_WORK ORDER_: Your output should be one number, which is how many lines in the material contain "synthesis".

----- DATA FOR THE TASK -----

==> src/rtl/tow_game_core.sv <==
// ---------------------------------------------------------------------------
// tow_game_core
//   Tug-of-war game core. It takes the two raw push-buttons, synchronises them
//   and turns each press into a one-clock push. It runs the random-delay round
//   controller (WAIT -> GO -> MOVE), keeps score as a light position on the
//   track, and flashes the winning end LED before restarting the game.
//
// Ports
//   clk          system clock
//   rst          synchronous active-high reset
//   pbl, pbr     left / right buttons, raw asynchronous levels
//   leds_out     track LEDs, bit NUM_LEDS-1 is the left end
//   go           high while the GO window is open
//   winner       2'b01 left won, 2'b10 right won, 2'b00 none
//   tie          one-clock pulse when both players push in the same GO cycle
//   false_start  one-clock pulse when a single player pushes during WAIT
// ---------------------------------------------------------------------------
module tow_game_core #(
    parameter int NUM_LEDS    = 7,
    parameter int TICK_DIV    = 256,
    parameter int MIN_DELAY   = 16,
    parameter int DELAY_W     = 6,
    parameter int GO_TIMEOUT  = 255,
    parameter int WIN_TICKS   = 32,
    parameter int FALSE_START = 1
) (
    input  logic                clk,
    input  logic                rst,
    input  logic                pbl,
    input  logic                pbr,
    output logic [NUM_LEDS-1:0] leds_out,
    output logic                go,
    output logic [1:0]          winner,
    output logic                tie,
    output logic                false_start
);

    localparam int POS_W = $clog2(NUM_LEDS);
    localparam int PRE_W = $clog2(TICK_DIV);
    localparam int DLY_W = $clog2(MIN_DELAY + (1 << DELAY_W));
    localparam int GO_W  = $clog2(GO_TIMEOUT + 1);
    localparam int WIN_W = $clog2(WIN_TICKS + 1);

    localparam logic [POS_W-1:0] POS_ZERO   = '0;
    localparam logic [POS_W-1:0] POS_ONE    = POS_W'(1);
    localparam logic [POS_W-1:0] POS_LAST   = POS_W'(NUM_LEDS - 1);
    localparam logic [POS_W-1:0] POS_CENTRE = POS_W'((NUM_LEDS - 1) / 2);
    localparam logic [PRE_W-1:0] PRE_LAST   = PRE_W'(TICK_DIV - 1);
    localparam logic [DLY_W-1:0] DLY_MIN    = DLY_W'(MIN_DELAY);
    localparam logic [DLY_W-1:0] DLY_ONE    = DLY_W'(1);
    localparam logic [GO_W-1:0]  GO_LAST    = GO_W'(GO_TIMEOUT - 1);
    localparam logic [WIN_W-1:0] WIN_LAST   = WIN_W'(WIN_TICKS - 1);

    typedef enum logic [1:0] {
        S_WAIT = 2'd0,
        S_GO   = 2'd1,
        S_MOVE = 2'd2,
        S_WIN  = 2'd3
    } state_t;

    // -----------------------------------------------------------------------
    // Tick prescaler and free-running LFSR
    // -----------------------------------------------------------------------
    logic [PRE_W-1:0] presc_q;
    logic             tick;
    logic [15:0]      lfsr_q;
    logic             lfsr_fb;

    assign tick    = (presc_q == PRE_LAST);
    // Taps 16,14,13,11 (1-based); a maximal-length sequence that never
    // reaches zero from a non-zero seed.
    assign lfsr_fb = lfsr_q[15] ^ lfsr_q[13] ^ lfsr_q[12] ^ lfsr_q[10];

    always_ff @(posedge clk) begin
        if (rst) begin
            presc_q <= '0;
            lfsr_q  <= 16'hACE1;
        end else begin
            presc_q <= tick ? '0 : presc_q + PRE_W'(1);
            lfsr_q  <= {lfsr_q[14:0], lfsr_fb};
        end
    end

    // -----------------------------------------------------------------------
    // Button synchronisers: two flops, an edge-history flop, registered push.
    // Index 1 is the left button, index 0 the right button.
    // -----------------------------------------------------------------------
    logic [1:0] btn_raw;
    logic [1:0] push_w;
    logic       push_l;
    logic       push_r;

    assign btn_raw = {pbl, pbr};

    genvar gi;
    generate
        for (gi = 0; gi < 2; gi++) begin : g_sync
            logic s1_q;
            logic s2_q;
            logic prev_q;
            logic push_q;

            always_ff @(posedge clk) begin
                if (rst) begin
                    s1_q   <= 1'b0;
                    s2_q   <= 1'b0;
                    prev_q <= 1'b0;
                    push_q <= 1'b0;
                end else begin
                    s1_q   <= btn_raw[gi];
                    s2_q   <= s1_q;
                    prev_q <= s2_q;
                    push_q <= s2_q & ~prev_q;
                end
            end

            assign push_w[gi] = push_q;
        end
    endgenerate

    assign push_l = push_w[1];
    assign push_r = push_w[0];

    // -----------------------------------------------------------------------
    // Game state
    // -----------------------------------------------------------------------
    state_t           state_q,   state_d;
    logic [POS_W-1:0] pos_q,     pos_d;
    logic [DLY_W-1:0] delay_q,   delay_d;
    logic [GO_W-1:0]  go_cnt_q,  go_cnt_d;
    logic [WIN_W-1:0] win_cnt_q, win_cnt_d;
    logic             flash_q,   flash_d;
    logic [1:0]       winner_q,  winner_d;
    logic             tie_q,     tie_d;
    logic             fs_q,      fs_d;

    logic [DLY_W-1:0] delay_reload;
    logic [POS_W-1:0] pos_fs;

    // Fresh random delay, sampled whenever WAIT is (re)entered.
    assign delay_reload = DLY_MIN + DLY_W'(lfsr_q[DELAY_W-1:0]);

    // A false start hands one step to the opponent: left early moves the
    // light toward the right end (pos-1), right early toward the left end.
    assign pos_fs = push_l ? (pos_q - POS_ONE) : (pos_q + POS_ONE);

    always_comb begin
        state_d   = state_q;
        pos_d     = pos_q;
        delay_d   = delay_q;
        go_cnt_d  = go_cnt_q;
        win_cnt_d = win_cnt_q;
        flash_d   = flash_q;
        winner_d  = winner_q;
        tie_d     = 1'b0;
        fs_d      = 1'b0;

        unique case (state_q)
            S_WAIT: begin
                if ((FALSE_START != 0) && (push_l || push_r)) begin
                    // Any early push restarts the random wait; only a lone
                    // pusher is penalised.
                    delay_d = delay_reload;
                    if (push_l ^ push_r) begin
                        fs_d  = 1'b1;
                        pos_d = pos_fs;
                        if (pos_fs == POS_ZERO) begin
                            state_d   = S_WIN;
                            winner_d  = 2'b10;
                            flash_d   = 1'b1;
                            win_cnt_d = '0;
                        end else if (pos_fs == POS_LAST) begin
                            state_d   = S_WIN;
                            winner_d  = 2'b01;
                            flash_d   = 1'b1;
                            win_cnt_d = '0;
                        end
                    end
                end else if (tick) begin
                    // delay_q counts the ticks still to wait, so the last
                    // one opens GO rather than decrementing to zero.
                    if (delay_q <= DLY_ONE) begin
                        state_d  = S_GO;
                        go_cnt_d = '0;
                    end else begin
                        delay_d = delay_q - DLY_ONE;
                    end
                end
            end

            S_GO: begin
                // A push beats a timeout tick landing in the same cycle.
                if (push_l || push_r) begin
                    state_d = S_MOVE;
                    if (push_l && push_r) begin
                        tie_d = 1'b1;
                    end else if (push_l) begin
                        pos_d = pos_q + POS_ONE;
                    end else begin
                        pos_d = pos_q - POS_ONE;
                    end
                end else if (tick) begin
                    if (go_cnt_q == GO_LAST) begin
                        state_d = S_WAIT;
                        delay_d = delay_reload;
                    end else begin
                        go_cnt_d = go_cnt_q + GO_W'(1);
                    end
                end
            end

            S_MOVE: begin
                if (pos_q == POS_ZERO) begin
                    state_d   = S_WIN;
                    winner_d  = 2'b10;
                    flash_d   = 1'b1;
                    win_cnt_d = '0;
                end else if (pos_q == POS_LAST) begin
                    state_d   = S_WIN;
                    winner_d  = 2'b01;
                    flash_d   = 1'b1;
                    win_cnt_d = '0;
                end else begin
                    state_d = S_WAIT;
                    delay_d = delay_reload;
                end
            end

            S_WIN: begin
                if (tick) begin
                    if (win_cnt_q == WIN_LAST) begin
                        state_d  = S_WAIT;
                        pos_d    = POS_CENTRE;
                        winner_d = 2'b00;
                        flash_d  = 1'b0;
                        delay_d  = delay_reload;
                    end else begin
                        win_cnt_d = win_cnt_q + WIN_W'(1);
                        flash_d   = ~flash_q;
                    end
                end
            end

            default: begin
                state_d = S_WAIT;
            end
        endcase
    end

    always_ff @(posedge clk) begin
        if (rst) begin
            state_q   <= S_WAIT;
            pos_q     <= POS_CENTRE;
            delay_q   <= DLY_MIN;
            go_cnt_q  <= '0;
            win_cnt_q <= '0;
            flash_q   <= 1'b0;
            winner_q  <= 2'b00;
            tie_q     <= 1'b0;
            fs_q      <= 1'b0;
        end else begin
            state_q   <= state_d;
            pos_q     <= pos_d;
            delay_q   <= delay_d;
            go_cnt_q  <= go_cnt_d;
            win_cnt_q <= win_cnt_d;
            flash_q   <= flash_d;
            winner_q  <= winner_d;
            tie_q     <= tie_d;
            fs_q      <= fs_d;
        end
    end

    // -----------------------------------------------------------------------
    // LED drive
    // -----------------------------------------------------------------------
    logic [NUM_LEDS-1:0] pos_onehot;

    generate
        for (gi = 0; gi < NUM_LEDS; gi++) begin : g_onehot
            assign pos_onehot[gi] = (pos_q == POS_W'(gi));
        end
    endgenerate

    always_comb begin
        leds_out = '0;
        unique case (state_q)
            S_WAIT:  leds_out = '0;
            S_GO:    leds_out = pos_onehot;
            S_MOVE:  leds_out = pos_onehot;
            // pos sits on an end LED throughout WIN.
            S_WIN:   leds_out = flash_q ? pos_onehot : '0;
            default: leds_out = '0;
        endcase
    end

    assign go          = (state_q == S_GO);
    assign winner      = winner_q;
    assign tie         = tie_q;
    assign false_start = fs_q;

endmodule
==> config.mk <==
export PLATFORM = sky130hd
export DESIGN_NAME = tow_game_core
export DESIGN_NICKNAME = d
export VERILOG_FILES = /design/src/rtl/tow_game_core.sv
export SDC_FILE = /design/constraint.sdc
export NUM_CORES = 1
export LEC_CHECK = 0
export ABC_AREA = 1
export CAP_MARGIN = 5
export CORE_MARGIN = 3
export CORE_UTILIZATION = 38
export CTS_BUF_LIST = sky130_fd_sc_hd__clkbuf_16
export CTS_CLUSTER_DIAMETER = 50
export CTS_CLUSTER_SIZE = 25
export DETAILED_ROUTE_END_ITERATION = 10
export REMOVE_ABC_BUFFERS = 1
export SLEW_MARGIN = 20
export SYNTH_ARGS = -nofsm -noshare
export SYNTH_HDL_FRONTEND = slang
export SYNTH_SLANG_ARGS = --single-unit
==> constraint.sdc <==
create_clock -name clk -period 5.85 [get_ports clk]
set_clock_uncertainty 0.05 [all_clocks]
set_input_delay 0.8775 -clock clk [delete_from_list [all_inputs] [get_ports clk]]
set_output_delay 0.8775 -clock clk [all_outputs]
set_load 0.02 [all_outputs]
# --- After elaboration in Yosys (flattened, before gate mapping) ---
# Cells that the tools add are included.
totals:
  reg_bits: 63
  inputBits: 4
  output_inout_bits: 12
classes:
  addsub: 7
  order_cmp: 1
  eq_ne: 38
  mux: 70
  bitwise: 12
  reduce_logical: 19
op_table:
  columns: ["operator", "count"]
  rows:
  - ["$mux W7", 11]
  - ["$mux W6", 8]
  - ["$mux W8", 6]
  - ["$mux W2", 19]
  - ["$pmux W7 S4", 1]
  - ["$reduce_and A7 Y1", 4]
  - ["$ne A2 B2 Y1 const B", 13]
  - ["$mux W3", 8]
  - ["$pmux W7 S3", 1]
  - ["$ne A3 B3 Y1 const B", 6]
  - ["$pmux W6 S3", 1]
  - ["$add A8 B1 Y8 const B", 2]
  - ["$eq A8 B8 Y1 const B", 2]
  - ["$pmux W8 S2", 1]
  - ["$eq A3 B3 Y1 const B", 4]
  - ["$mux W1", 10]
  - ["$pmux W3 S3", 1]
  - ["$reduce_and A9 Y1", 1]
  - ["$pmux W2 S4", 1]
  - ["$reduce_and A8 Y1", 1]
  - ["$add A5 B6 Y7 const A", 1]
  - ["$le A7 B1 Y1 const B", 1]
  - ["$sub A7 B1 Y7 const B", 1]
  - ["$add A6 B1 Y6 const B", 1]
  - ["24 further kinds", 42]

# --- Longest topological paths before layout ---
# Gate-level depths: netlist (run 1).
depth:
  depth_word: 8
  ltp_mapped: 13

# --- Worst setup path before layout (run 1) ---
# No wires, ideal clock.
synth_path:
  path_type: "register to output"
  from: "reg state_q[0]"
  to: "out leds_out[5]"
  t_arrival_ps: 1640
  required_time_ps: 4923
  slack_ps: 3283
  stages_incl_launch_ff: 5
  path_cell_list: "dfxtp_1 -> inv_1 -> ha_1 -> clkbuf_1 -> nor4_1"
synth_via:
  elab_chain_cells: 3
synth_rtl:
  columns: ["element", "line_no", "rtl"]
  rows:
  - ["start: declaration", "127", "state_t state_q, state_d;"]
  - ["start signal: assignment", "262", "state_q <= state_d;"]
  - ["$eq A2 B1 Y1 or $eq A2 B2 Y1 (tied branches)", "287", "unique case (state_q)"]
  - ["$reduce_or A2 Y1 (no source line)", null, null]
  - ["$pmux W7 S3 *", "287", null]
  - ["end: declaration", "31", "output logic [NUM_LEDS-1:0] leds_out,"]
# Every way passes the cells marked *; elsewhere a longest branch is shown, timed or not.

# --- Final worst setup path (run 1) ---
layout_path:
  from: "reg state_q[0]"
  to: "out leds_out[0]"
# The elaborated chain is that of the path after synthesis.

==> run summary, run 1 <==
status = finished, final reports clean
Post-CTS Hold Fix Bufs = 0
crit-path max FO = 16
routed vias = 3,025
CTS Sinks = 63
PnR worst setup slack = 2.58 ns
CP Data Required Time = 4.92 ns
Yosys reg bits = 63
Non-Filler Instances = 635
Final Util = 45.7%
Starting DRT DRC Count = 149
crit path launch type = flip-flop
CP Capture Type = output pin
Syn Inst Count = 503
pin count of the biggest net entering global routing = 42
Routed Antenna Nets = 0
Finish-stage setup viols = 0
die width = 101 um
CTS tree = yes
gr usage total = 14.9%
layout cells sized above 1 = 7.78%
Synth area leaders = dfxtp_1 36%, nand2_1 13%, ha_1 8.3%
synth cell count leaders = 118 x nand2_1, 71 x inv_1, 70 x nor2_1
Post-CTS Setup Bufs = 0
initial core utilization = 39.3%
Root Driver = clkbuf_16
final hold viol count = 0
largest family of logic cells by synthesized area = simple AND/OR/NAND/NOR gates
cell accounting for the most synthesized area = dfxtp_1
# diodes = 0
synthesized area per cell = 6.88 sq um
Die H = 101 um
fraction of met2 tracks used by global routing = 25.3%
Post-Synth XOR/XNOR Area = 2.53%
Mapped Area = 3460 sq um
Lkg Pwr = 1.85 nW
max-slew violations = 0
Final TNS setup = 0 ns
grt met3 use = 3.58%
drc violations = 0
Area Overhead vs Synth = 16.3%
hold slack = 0.337 ns
core area = 8810 sq um
final wirelength = 7.06 mm
H-tree level count = 3
initial antenna violation count = 0
overall die area = 10,300 sq um
most numerous cell in the Yosys netlist = nand2_1
pre-CTS WS = 2.92 ns
post-synth cell types = 35
Total Power = 1.45 mW
top cell type's share of synthesized area = 36.4%
worst-skew pair later-pin latency = 0.33 ns
compound-cell area share of the yosys netlist = 8.93%
Placed Area = 3710 sq um
Post-CTS Resized = 0
Top Usage Layer GRT = met2
max-cap viol count = 0
mux share of post-synthesis cell area = 0%
slew margin rel. = 61.4%
Final Instance Area = 4030 sq um
Buffers on Ports = 15
sequential share of the synthesized area = 36.4%
class of the worst hold path = flip-flop to flip-flop
TritonRoute pass-1 iters = 4
Arr. time, crit path = 2.34 ns
first-pass GRT wire length = 12.3 mm
Synth Flop Type = dfxtp_1
Pwr Density = 359 nW/um^2
detailed-route wire length per cell = 11.1 um
Post-synth EDFFs = 0
WS Path Type = flip-flop to output pin
gr ovfl total = 0
CTS buffer count = 9
Vias per Instance = 4.76
period utilisation layout = 55.8%
I/O pins = 16
simple logic cell fraction of the synthesized area = 34.4%
gpl congestion = 0.794
Post-Synth Adder-Cell Area = 8.31%
RSZ-0062 raised after global routing = false
placed instance count = 619
Final #Nets = 549
clock slew seen by the registers of the worst setup and hold paths = 0.06 ns
Final min period = 3.27 ns
vias in the first global route = 2,811
site row count = 34
Clock Path Buffers = 2
hpwl dp = 5.03 mm
Highest Clock Rate = 306 MHz
fillers = 880
ys async rst share = 0%
YS warnings = 0
Worst-Margin Slew = 0.578 ns
peak supply drop = 0.000147 V
met1 Use GR = 18.1%
cell type report:
| cell class | instances | area (sq um) | area share [%] |
|---|---|---|---|
| Clock buffer | 9 | 225 | 5.59 |
| Clock inverter | 7 | 95.1 | 2.36 |
| Inverter | 74 | 278 | 6.90 |
| Multi-Input combinational cell | 358 | 1870 | 46.6 |
| Sequential cell | 63 | 1260 | 31.3 |
| Tap cell | 108 | 135 | 3.36 |
| Timing Repair Buffer | 16 | 158 | 3.92 |
path summary, 6_finish.rpt:
| check | startpoint | to | slack (ns) | cells past startpoint |
|---|---|---|---|---|
| hold reg to reg | g_sync[0].prev_q$_SDFF_PP0_ | g_sync[0].push_q$_SDFF_PP0_ | 0.34 | 1 |
| setup / recovery | state_q[0]$_SDFFE_PP0P_ | leds_out[0] | 2.58 | 5 |
| hold / removal | g_sync[0].prev_q$_SDFF_PP0_ | g_sync[0].push_q$_SDFF_PP0_ | 0.34 | 1 |
| setup reg to reg | g_sync[1].push_q$_SDFF_PP0_ | go_cnt_q[4]$_SDFFE_PP0P_ | 3.51 | 9 |
logic make-up (layout without fill, tap and decap cells):
group                      Yosys count  after routing
and+or+nand+nor                    268            268
buffers and inverters               82            106
DFF                                 63             63
AOI/OAI and AO/OA                   57             57
adders and majority gates           23             23
xor gates and xnor gates            10             10
cell usage in the layout, fill, tap and decap left out, drive strengths merged:
cell           instances
nor3                   6
clkdlybuf4s50         15
o21a                   2
clkbuf                 9
a31oi                  1
a21oi                 28
nor3b                  2
o211ai                 1
xnor2                  3
o21ai                 19
nand3b                 3
buf                    1
nor4                   1
bufinv                 2
clkinv                 5
a21boi                 1
nand2                123
nand3                 40
or2                    8
inv                   74
nand4                  8
ha                    23
o22ai                  2
o21bai                 2
nor2                  77
dfxtp                 63
a211o                  1
xor2                   7
per-layer routing:
metal / wire length, um / up-vias / part of all wire [%]
li1: - / 1626 / -
met1: 3340 / 1351 / 47
met2: 3360 / 34 / 48
met3: 206 / 14 / 2.9
met4: 150 / 0 / 2.1
met5: 0 / - / 0
registers in the layout (all words and copies together), names as in the netlist, 2 cells and up:
signal,count
win_cnt_q,6
g_sync.s1_q,2
pos_q,3
g_sync.s2_q,2
winner,2
g_sync.prev_q,2
state_q,2
lfsr_q,16
go_cnt_q,8
g_sync.push_q,2
delay_q,7
presc_q,8
critical path, stage by stage (launching register included):
cell and delay (ns):
dfxtp_1 0.40, inv_1 0.10, ha_1 0.39, or2_2 0.40, nor2_1 0.10, clkdlybuf4s50_1 0.61
where the power goes:
| group | internal (mW) | switching (mW) |
|---|---|---|
| clock | 0.374 | 0.195 |
| combinational | 0.126 | 0.259 |
| sequential | 0.467 | 0.0254 |
Power figures use the tool's default switching activity.
==> run 2, diff against run 1 <==
Clock period 5.85 ns to 3.4 ns, I/O delays scaled along.
==> run 2 against run 1 <==
- non-clock buffer count increased by 1
- sequential share of layout area increased by 0.37 points
- largest power group is now registers
- register-to-register slack got worse by 2.5 ns
## config.mk

```make
export PLATFORM = sky130hd
export DESIGN_NAME = rr_arb_5
export DESIGN_NICKNAME = d
export VERILOG_FILES = /design/src/rtl/noc_pkg.sv /design/src/rtl/rr_pick5.sv /design/src/rtl/rr_arb_5.sv
export SDC_FILE = /design/constraint.sdc
export NUM_CORES = 1
export LEC_CHECK = 0
export ABC_AREA = 1
export ABC_CLOCK_PERIOD_IN_PS = 7900
export BUFFER_PORTS_ARGS = -buffer_cell sky130_fd_sc_hd__buf_4
export CORE_AREA = 2 2 146 148
export CTS_BUF_LIST = sky130_fd_sc_hd__clkbuf_8 sky130_fd_sc_hd__clkbuf_16
export DETAILED_ROUTE_END_ITERATION = 6
export DIE_AREA = 0 0 148 150
export GPL_TIMING_DRIVEN = 0
export PLACE_DENSITY = 0.53
export SYNTH_ARGS = -nofsm -noshare
export SYNTH_HDL_FRONTEND = slang
export SYNTH_SLANG_ARGS = --single-unit
export TNS_END_PERCENT = 30
```

## constraint.sdc

```tcl
create_clock -name clk -period 7.9 [get_ports clk]
set_input_delay 1.58 -clock clk [delete_from_list [all_inputs] [get_ports clk]]
set_output_delay 1.58 -clock clk [all_outputs]
set_load 0.005 [all_outputs]
```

-----

_TASK RESULT_: 2